::: Dataset :::

File: flow/config.mk
export PLATFORM = sky130hd
export DESIGN_NAME = top
export DESIGN_NICKNAME = top
export VERILOG_FILES = /design/flow/design.v
export SDC_FILE = /design/flow/constraint.sdc
export NUM_CORES = 4
export LEC_CHECK = 0
export ABC_AREA = 1
export CAP_MARGIN = 40
export CORE_MARGIN = 2
export CORE_UTILIZATION = 72
export CTS_CLUSTER_DIAMETER = 374
export CTS_CLUSTER_SIZE = 22
export SETUP_SLACK_MARGIN = -0.3
export SLEW_MARGIN = 20
File: flow/constraint.sdc
create_clock -name core_clock -period 4.87 [get_ports {clk}]
set_input_delay 0.9740 -clock core_clock [delete_from_list [all_inputs] [get_ports {clk}]]
set_output_delay 0.9740 -clock core_clock [all_outputs]
set_load 0.01 [all_outputs]
==> flow/design.v <==
module memory (
    input  wire        clk,
    input  wire        rst,          
    input  wire        we,           
    input  wire [3:0]  write_addr,   
    input  wire [3:0]  read_addr_1,  
    input  wire [3:0]  read_addr_2,  
    input  wire [15:0] write_data,   
    output wire [15:0] read_data_1,  
    output wire [15:0] read_data_2   
);
    reg [15:0] RAM [0:15];
    integer i;
    assign read_data_1 = RAM[read_addr_1];
    assign read_data_2 = RAM[read_addr_2];
    always @(posedge clk) begin
        if (rst) begin
            for (i = 0; i < 16; i = i + 1) begin
                RAM[i] <= 16'd0;
            end
        end else if (we) begin
            RAM[write_addr] <= write_data;
        end
    end
endmodule
module module_alu (
    input  wire [2:0]  opcode,
    input  wire signed [15:0] operand_a,
    input  wire signed [15:0] operand_b,
    output reg  signed [15:0] result
);
    localparam OP_LOAD  = 3'b000;
    localparam OP_ADD   = 3'b001;
    localparam OP_ADDI  = 3'b010;
    localparam OP_SUB   = 3'b011;
    localparam OP_SUBI  = 3'b100;
    localparam OP_MUL   = 3'b101;
    localparam OP_CLEAR = 3'b110;
    localparam OP_DSPLY = 3'b111; 
    always @(*) begin
        case (opcode)
            OP_LOAD:  result = operand_b;         
            OP_ADD:   result = operand_a + operand_b;
            OP_ADDI:  result = operand_a + operand_b;
            OP_SUB:   result = operand_a - operand_b;
            OP_SUBI:  result = operand_a - operand_b;
            OP_MUL:   result = operand_a * operand_b;
            OP_CLEAR: result = 16'd0;             
            OP_DSPLY: result = operand_a;         
            default:  result = 16'd0;
        endcase
    end
endmodule
module module_mini_cpu (
    input  wire        clk,                                    
    input  wire        rst,
    input  wire        button_power,    
    input  wire        button_send,     
    input  wire [17:0] switches,     
    output reg         system_reset_out,     
    output reg         show_splash_req, 
    output reg         force_blank_req, 
    output reg         lcd_start,
    output reg [2:0]   lcd_opcode,
    output reg [3:0]   lcd_reg_index,
    output reg [15:0]  lcd_value,
    input  wire        lcd_busy
);
    localparam [2:0] OP_LOAD    = 3'b000;
    localparam [2:0] OP_ADD     = 3'b001;
    localparam [2:0] OP_ADDI    = 3'b010;
    localparam [2:0] OP_SUB     = 3'b011;
    localparam [2:0] OP_SUBI    = 3'b100;
    localparam [2:0] OP_MUL     = 3'b101;
    localparam [2:0] OP_CLEAR   = 3'b110;
    localparam [2:0] OP_DISPLAY = 3'b111;
    wire [2:0] op_code      = switches[17:15];
    wire [3:0] reg_dest     = switches[14:11];  
    wire [3:0] reg_source_1 = switches[10:7];   
    wire [3:0] reg_source_2 = switches[6:3];    
    wire [6:0] immediate_raw  = switches[6:0]; 
    wire       immediate_sign = immediate_raw[6];
    wire [5:0] immediate_mag  = immediate_raw[5:0];
    reg  memory_write_enable;
    reg  [15:0] memory_write_data;
    wire [15:0] memory_read_1, memory_read_2;
    reg  [15:0] alu_input_a, alu_input_b;
    wire signed [15:0] alu_result;
    reg clear_instruction_signal; 
    wire memory_reset = system_reset_out || clear_instruction_signal;
    wire [3:0] read_address_1;
    assign read_address_1 = (op_code == OP_DISPLAY) ? reg_dest : reg_source_1;
    wire signed [15:0] immediate_extended;
    assign immediate_extended = (immediate_sign) ? -{10'd0, immediate_mag} : {10'd0, immediate_mag};
    reg btn_send_last, btn_power_last;
    wire send_released  = (btn_send_last == 1'b1 && button_send == 1'b0);
    wire power_released = (btn_power_last == 1'b1 && button_power == 1'b0);
    always @(posedge clk) begin
        btn_send_last  <= button_send;
        btn_power_last <= button_power;
    end
    memory mem_unit (
        .clk(clk), 
        .rst(memory_reset), 
        .we(memory_write_enable), 
        .write_addr(reg_dest), 
        .write_data(memory_write_data),
        .read_addr_1(read_address_1),
        .read_addr_2(reg_source_2),
        .read_data_1(memory_read_1), 
        .read_data_2(memory_read_2)
    );
    module_alu alu_unit (
        .opcode(op_code), 
        .operand_a(alu_input_a), 
        .operand_b(alu_input_b), 
        .result(alu_result)
    );
    localparam STATE_OFF        = 0, 
               STATE_WAIT_BOOT  = 1, 
               STATE_SPLASH     = 2, 
               STATE_IDLE       = 3, 
               STATE_EXECUTE    = 4, 
               STATE_LATCH      = 5, 
               STATE_SHUTDOWN   = 6, 
               STATE_UPDATE_LCD = 7, 
               STATE_WAIT_LCD   = 8;
    reg [3:0] current_state;
    reg [15:0] wait_timer; 
    always @(posedge clk) begin
        clear_instruction_signal <= 0; 
        if (rst) begin
            current_state <= STATE_OFF;
            system_reset_out <= 1;
            memory_write_enable <= 0;
            lcd_start <= 0;
            show_splash_req <= 0;
            force_blank_req <= 0;
            wait_timer <= 0;
        end else
        case (current_state)
            STATE_OFF: begin
                system_reset_out <= 1; 
                memory_write_enable <= 0; 
                lcd_start <= 0; 
                show_splash_req <= 0; 
                force_blank_req <= 0; 
                wait_timer <= 0;
                if (power_released) begin 
                    system_reset_out <= 0; 
                    current_state <= STATE_WAIT_BOOT; 
                end
            end
            STATE_WAIT_BOOT: begin
                if (wait_timer < 1000) begin
                    wait_timer <= wait_timer + 1;
                end else if (!lcd_busy) begin
                    current_state <= STATE_SPLASH;
                end
            end
            STATE_SPLASH: begin 
                show_splash_req <= 1; 
                current_state <= STATE_UPDATE_LCD; 
            end
            STATE_IDLE: begin
                memory_write_enable <= 0; 
                lcd_start <= 0; 
                show_splash_req <= 0; 
                force_blank_req <= 0;
                if (power_released) begin
                    current_state <= STATE_SHUTDOWN;
                end else if (send_released) begin
                    current_state <= STATE_EXECUTE;
                end
            end
            STATE_SHUTDOWN: begin 
                force_blank_req <= 1; 
                current_state <= STATE_UPDATE_LCD; 
            end
            STATE_EXECUTE: begin
                case (op_code)
                    OP_LOAD: begin 
                        alu_input_a <= 0; 
                        alu_input_b <= immediate_extended; 
                    end 
                    OP_ADD, OP_SUB: begin 
                        alu_input_a <= memory_read_1; 
                        alu_input_b <= memory_read_2; 
                    end 
                    OP_ADDI, OP_SUBI, OP_MUL: begin 
                        alu_input_a <= memory_read_1; 
                        alu_input_b <= immediate_extended; 
                    end 
                    OP_CLEAR: begin 
                        alu_input_a <= 0; 
                        alu_input_b <= 0; 
                        clear_instruction_signal <= 1; 
                    end 
                    OP_DISPLAY: begin 
                        alu_input_a <= memory_read_1; 
                        alu_input_b <= 0; 
                    end 
                    default: begin alu_input_a <= 0; alu_input_b <= 0; end
                endcase
                current_state <= STATE_LATCH;
            end
            STATE_LATCH: begin
                if (op_code != OP_DISPLAY && op_code != OP_CLEAR) begin 
                    memory_write_enable <= 1; 
                    memory_write_data <= alu_result;
                end
                lcd_opcode <= op_code; 
                lcd_reg_index <= reg_dest; 
                lcd_value <= alu_result;
                current_state <= STATE_UPDATE_LCD;
            end
            STATE_UPDATE_LCD: begin 
                memory_write_enable <= 0; 
                lcd_start <= 1; 
                wait_timer <= 0; 
                current_state <= STATE_WAIT_LCD; 
            end
            STATE_WAIT_LCD: begin
                lcd_start <= 0; 
                if (wait_timer < 15) begin
                    wait_timer <= wait_timer + 1;
                end else if (!lcd_busy) begin
                    if (force_blank_req) current_state <= STATE_OFF;
                    else current_state <= STATE_IDLE;
                end
            end
        endcase
    end
endmodule
module lcd_init_hd44780 (
    input  wire        clk,
    input  wire        rst,
    input  wire        start,
    output reg         done,
    output reg  [7:0]  lcd_data,
    output reg         lcd_rs,
    output reg         lcd_rw,
    output reg         lcd_e
);
    localparam [7:0] CMD_FUNCTION_SET  = 8'h38;
    localparam [7:0] CMD_DISPLAY_ON    = 8'h0C;
    localparam [7:0] CMD_DISPLAY_CLEAR = 8'h01;
    localparam [7:0] CMD_ENTRY_MODE    = 8'h06;
    localparam integer NUM_CMDS = 4;
    localparam [31:0] DELAY_POWER_ON  = 32'd750_000;
    localparam [31:0] DELAY_STD_CMD   = 32'd2_000;
    localparam [31:0] DELAY_CLEAR_CMD = 32'd90_000;
    localparam [31:0] DELAY_PULSE_E   = 32'd50;
    localparam [2:0] S_IDLE=0, S_POWER_WAIT=1, S_SETUP=2, S_PULSE=3, S_WAIT=4, S_DONE=5;
    reg [2:0]  state, next_state;
    reg [31:0] delay_cnt, next_delay_cnt;
    reg [2:0]  cmd_idx, next_cmd_idx;
    reg [7:0] current_cmd;
    function [7:0] command_rom;
        input [2:0] idx;
        case (idx)
            3'd0: command_rom = CMD_FUNCTION_SET;
            3'd1: command_rom = CMD_DISPLAY_ON;
            3'd2: command_rom = CMD_DISPLAY_CLEAR;
            default: command_rom = CMD_ENTRY_MODE;
        endcase
    endfunction
    function [31:0] cmd_delay_rom;
        input [2:0] idx;
        case (idx)
            3'd2: cmd_delay_rom = DELAY_CLEAR_CMD;
            default: cmd_delay_rom = DELAY_STD_CMD;
        endcase
    endfunction
    always @(posedge clk or posedge rst) begin
        if (rst) begin
            state <= S_IDLE; delay_cnt <= 0; cmd_idx <= 0;
        end else begin
            state <= next_state; delay_cnt <= next_delay_cnt; cmd_idx <= next_cmd_idx;
        end
    end
    always @(*) begin
        next_state = state; next_delay_cnt = delay_cnt; next_cmd_idx = cmd_idx;
        case (state)
            S_IDLE: if (start) begin next_state = S_POWER_WAIT; next_delay_cnt = DELAY_POWER_ON; next_cmd_idx = 0; end
            S_POWER_WAIT: if (delay_cnt > 0) next_delay_cnt = delay_cnt - 1; else next_state = S_SETUP;
            S_SETUP: if (cmd_idx < NUM_CMDS) begin next_state = S_PULSE; next_delay_cnt = DELAY_PULSE_E; end else next_state = S_DONE;
            S_PULSE: if (delay_cnt > 0) next_delay_cnt = delay_cnt - 1; else begin next_state = S_WAIT; next_delay_cnt = cmd_delay_rom(cmd_idx); end
            S_WAIT: if (delay_cnt > 0) next_delay_cnt = delay_cnt - 1; else begin next_cmd_idx = cmd_idx + 1; next_state = S_SETUP; end
            S_DONE: next_state = S_DONE;
            default: next_state = S_IDLE;
        endcase
    end
    always @(*) begin
        lcd_data = 0; lcd_rs = 0; lcd_rw = 0; lcd_e = 0; done = 0;
        current_cmd = (cmd_idx < NUM_CMDS) ? command_rom(cmd_idx) : 8'h00;
        case (state)
            S_SETUP: begin lcd_data = current_cmd; end
            S_PULSE: begin lcd_data = current_cmd; lcd_e = 1; end
            S_WAIT:  begin lcd_data = current_cmd; end
            S_DONE:  begin done = 1; end
        endcase
    end
endmodule
module lcd_controller (
    input  wire        clk,
    input  wire        rst,
    input  wire        start_update,    
    input  wire        mode_splash,    
    input  wire        mode_blank,     
    input  wire [2:0]  instruction_opcode,     
    input  wire [3:0]  register_index,    
    input  wire signed [15:0] register_value, 
    output reg         busy_flag,          
    output wire [7:0] lcd_data,
    output wire       lcd_rs,
    output wire       lcd_rw,
    output wire       lcd_e
);
    wire init_done;
    reg  trigger_init;
    wire [7:0] init_data_bus;
    wire init_rs, init_rw, init_e;
    lcd_init_hd44780 lcd_init_inst (
        .clk(clk), .rst(rst), .start(trigger_init), .done(init_done),
        .lcd_data(init_data_bus), .lcd_rs(init_rs), .lcd_rw(init_rw), .lcd_e(init_e)
    );
    reg [7:0] write_data_bus;
    reg write_rs, write_e;
    assign lcd_data = (init_done) ? write_data_bus : init_data_bus;
    assign lcd_rs   = (init_done) ? write_rs       : init_rs;
    assign lcd_rw   = 1'b0;  
    assign lcd_e    = (init_done) ? write_e        : init_e;
    reg [7:0] lcd_buffer [0:31];  
    reg [15:0] absolute_value;
    reg [3:0]  digit_thou, digit_hund, digit_tens, digit_ones, digit_ten_thou; 
    integer i;
    function [39:0] get_opcode_string; 
        input [2:0] op;
        case(op)
            3'b000: get_opcode_string = "LOAD ";
            3'b001: get_opcode_string = "ADD  ";
            3'b010: get_opcode_string = "ADDI ";
            3'b011: get_opcode_string = "SUB  ";
            3'b100: get_opcode_string = "SUBI ";
            3'b101: get_opcode_string = "MUL  ";
            3'b110: get_opcode_string = "CLEAR"; 
            3'b111: get_opcode_string = "DPL  "; 
            default: get_opcode_string = "UNK  ";
        endcase
    endfunction
    reg [39:0] current_op_str;
    localparam S_IDLE        = 0, 
               S_FORMAT_TEXT = 1, 
               S_CMD_CLEAR   = 2, S_WAIT_CLEAR   = 3, 
               S_WRITE_LINE1 = 4, 
               S_CMD_NEWLINE = 5, S_WAIT_NEWLINE = 6, 
               S_WRITE_LINE2 = 7, 
               S_PULSE_EN    = 8; 
    reg [3:0] state;
    reg [3:0] return_state; 
    reg [31:0] delay_counter;
    reg [5:0] char_pointer;
    localparam DELAY_PULSE = 32'd50;     
    localparam DELAY_CHAR  = 32'd2500;   
    localparam DELAY_CMD   = 32'd80000;  
    always @(posedge clk or posedge rst) begin
        if (rst) begin
            state <= S_IDLE;
            trigger_init <= 0;
            busy_flag <= 1;
            write_e <= 0;
            write_rs <= 0;
            write_data_bus <= 8'h00;
            char_pointer <= 0;
        end else begin
            if (!trigger_init && !init_done) trigger_init <= 1;
            case (state)
                S_IDLE: begin
                    write_e <= 0;
                    if (init_done) begin
                        busy_flag <= 0;
                        if (start_update) begin
                            busy_flag <= 1;
                            state <= S_FORMAT_TEXT;
                        end
                    end
                end
                S_FORMAT_TEXT: begin
                    if (mode_blank) begin
                        for(i=0; i<32; i=i+1) lcd_buffer[i] = " "; 
                    end
                    else if (mode_splash) begin
                        lcd_buffer[0] = "-"; lcd_buffer[1] = "-"; 
                        lcd_buffer[2] = "-"; lcd_buffer[3] = "-";
                        for(i=4; i<10; i=i+1) lcd_buffer[i] = " ";
                        lcd_buffer[10] = "[";
                        lcd_buffer[11] = "0"; lcd_buffer[12] = "0";
                        lcd_buffer[13] = "0"; lcd_buffer[14] = "0";
                        lcd_buffer[15] = "]";
                        for(i=16; i<26; i=i+1) lcd_buffer[i] = " "; 
                        lcd_buffer[26] = "+";
                        for(i=27; i<32; i=i+1) lcd_buffer[i] = "0";
                    end 
                    else if (instruction_opcode == 3'b110) begin 
                        current_op_str = get_opcode_string(instruction_opcode); 
                        {lcd_buffer[0], lcd_buffer[1], lcd_buffer[2], lcd_buffer[3], lcd_buffer[4]} = current_op_str;
                        for(i=5; i<32; i=i+1) lcd_buffer[i] = " ";
                    end
                    else begin 
                        current_op_str = get_opcode_string(instruction_opcode);
                        {lcd_buffer[0], lcd_buffer[1], lcd_buffer[2], lcd_buffer[3], lcd_buffer[4]} = current_op_str;
                        for(i=5; i<10; i=i+1) lcd_buffer[i] = " ";
                        lcd_buffer[10] = "[";
                        lcd_buffer[11] = (register_index[3]) ? "1" : "0";
                        lcd_buffer[12] = (register_index[2]) ? "1" : "0";
                        lcd_buffer[13] = (register_index[1]) ? "1" : "0";
                        lcd_buffer[14] = (register_index[0]) ? "1" : "0";
                        lcd_buffer[15] = "]";
                        for(i=16; i<26; i=i+1) lcd_buffer[i] = " ";
                        if (register_value[15] == 1'b1) begin
                            lcd_buffer[26] = "-"; absolute_value = -register_value;
                        end else begin
                            lcd_buffer[26] = "+"; absolute_value = register_value;
                        end
                        digit_ten_thou = (absolute_value/10000)%10; 
                        digit_thou     = (absolute_value/1000)%10;
                        digit_hund     = (absolute_value/100)%10; 
                        digit_tens     = (absolute_value/10)%10; 
                        digit_ones     = absolute_value%10;
                        lcd_buffer[27] = {4'b0011, digit_ten_thou}; 
                        lcd_buffer[28] = {4'b0011, digit_thou};
                        lcd_buffer[29] = {4'b0011, digit_hund}; 
                        lcd_buffer[30] = {4'b0011, digit_tens};
                        lcd_buffer[31] = {4'b0011, digit_ones};
                    end
                    state <= S_CMD_CLEAR;
                end
                S_CMD_CLEAR: begin 
                    write_rs <= 0; write_data_bus <= 8'h01; write_e <= 1;
                    delay_counter <= DELAY_PULSE; state <= S_WAIT_CLEAR; 
                end
                S_WAIT_CLEAR: begin 
                    if (delay_counter > 0) begin delay_counter <= delay_counter - 1; if(delay_counter==DELAY_PULSE/2) write_e<=0; end 
                    else begin delay_counter <= DELAY_CMD; char_pointer <= 0; state <= S_WRITE_LINE1; end 
                end
                S_WRITE_LINE1: begin 
                    if (delay_counter > 0) delay_counter <= delay_counter - 1; 
                    else begin 
                        if (char_pointer < 16) begin 
                            write_rs <= 1; write_data_bus <= lcd_buffer[char_pointer];
                            write_e <= 1; delay_counter <= DELAY_CHAR; 
                            char_pointer <= char_pointer + 1; 
                            return_state <= S_WRITE_LINE1; state <= S_PULSE_EN; 
                        end else state <= S_CMD_NEWLINE; 
                    end 
                end
                S_CMD_NEWLINE: begin 
                    write_rs <= 0; write_data_bus <= 8'hC0; write_e <= 1;
                    delay_counter <= DELAY_PULSE; state <= S_WAIT_NEWLINE; 
                end
                S_WAIT_NEWLINE: begin 
                    if (delay_counter > 0) begin delay_counter <= delay_counter - 1; if(delay_counter==DELAY_PULSE/2) write_e<=0; end 
                    else begin delay_counter <= DELAY_CHAR; state <= S_WRITE_LINE2; end 
                end
                S_WRITE_LINE2: begin 
                    if (delay_counter > 0) delay_counter <= delay_counter - 1; 
                    else begin 
                        if (char_pointer < 32) begin 
                            write_rs <= 1; write_data_bus <= lcd_buffer[char_pointer];
                            write_e <= 1; delay_counter <= DELAY_CHAR; 
                            char_pointer <= char_pointer + 1; 
                            return_state <= S_WRITE_LINE2; state <= S_PULSE_EN; 
                        end else state <= S_IDLE; 
                    end 
                end
                S_PULSE_EN: begin 
                    if (delay_counter > 0) begin 
                        delay_counter <= delay_counter - 1; 
                        if(delay_counter == DELAY_PULSE/2) write_e <= 0; 
                    end else begin 
                        delay_counter <= DELAY_CHAR; state <= return_state; 
                    end 
                end
            endcase
        end
    end
endmodule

:::

— Activity —
All that is wanted is the stretch of lines above from the one containing "operand_a * operand_b;" through the one containing "output reg [3:0]", duplicated exactly.

— Answer —
            OP_MUL:   result = operand_a * operand_b;
            OP_CLEAR: result = 16'd0;             
            OP_DSPLY: result = operand_a;         
            default:  result = 16'd0;
        endcase
    end
endmodule
module module_mini_cpu (
    input  wire        clk,                                    
    input  wire        rst,
    input  wire        button_power,    
    input  wire        button_send,     
    input  wire [17:0] switches,     
    output reg         system_reset_out,     
    output reg         show_splash_req, 
    output reg         force_blank_req, 
    output reg         lcd_start,
    output reg [2:0]   lcd_opcode,
    output reg [3:0]   lcd_reg_index,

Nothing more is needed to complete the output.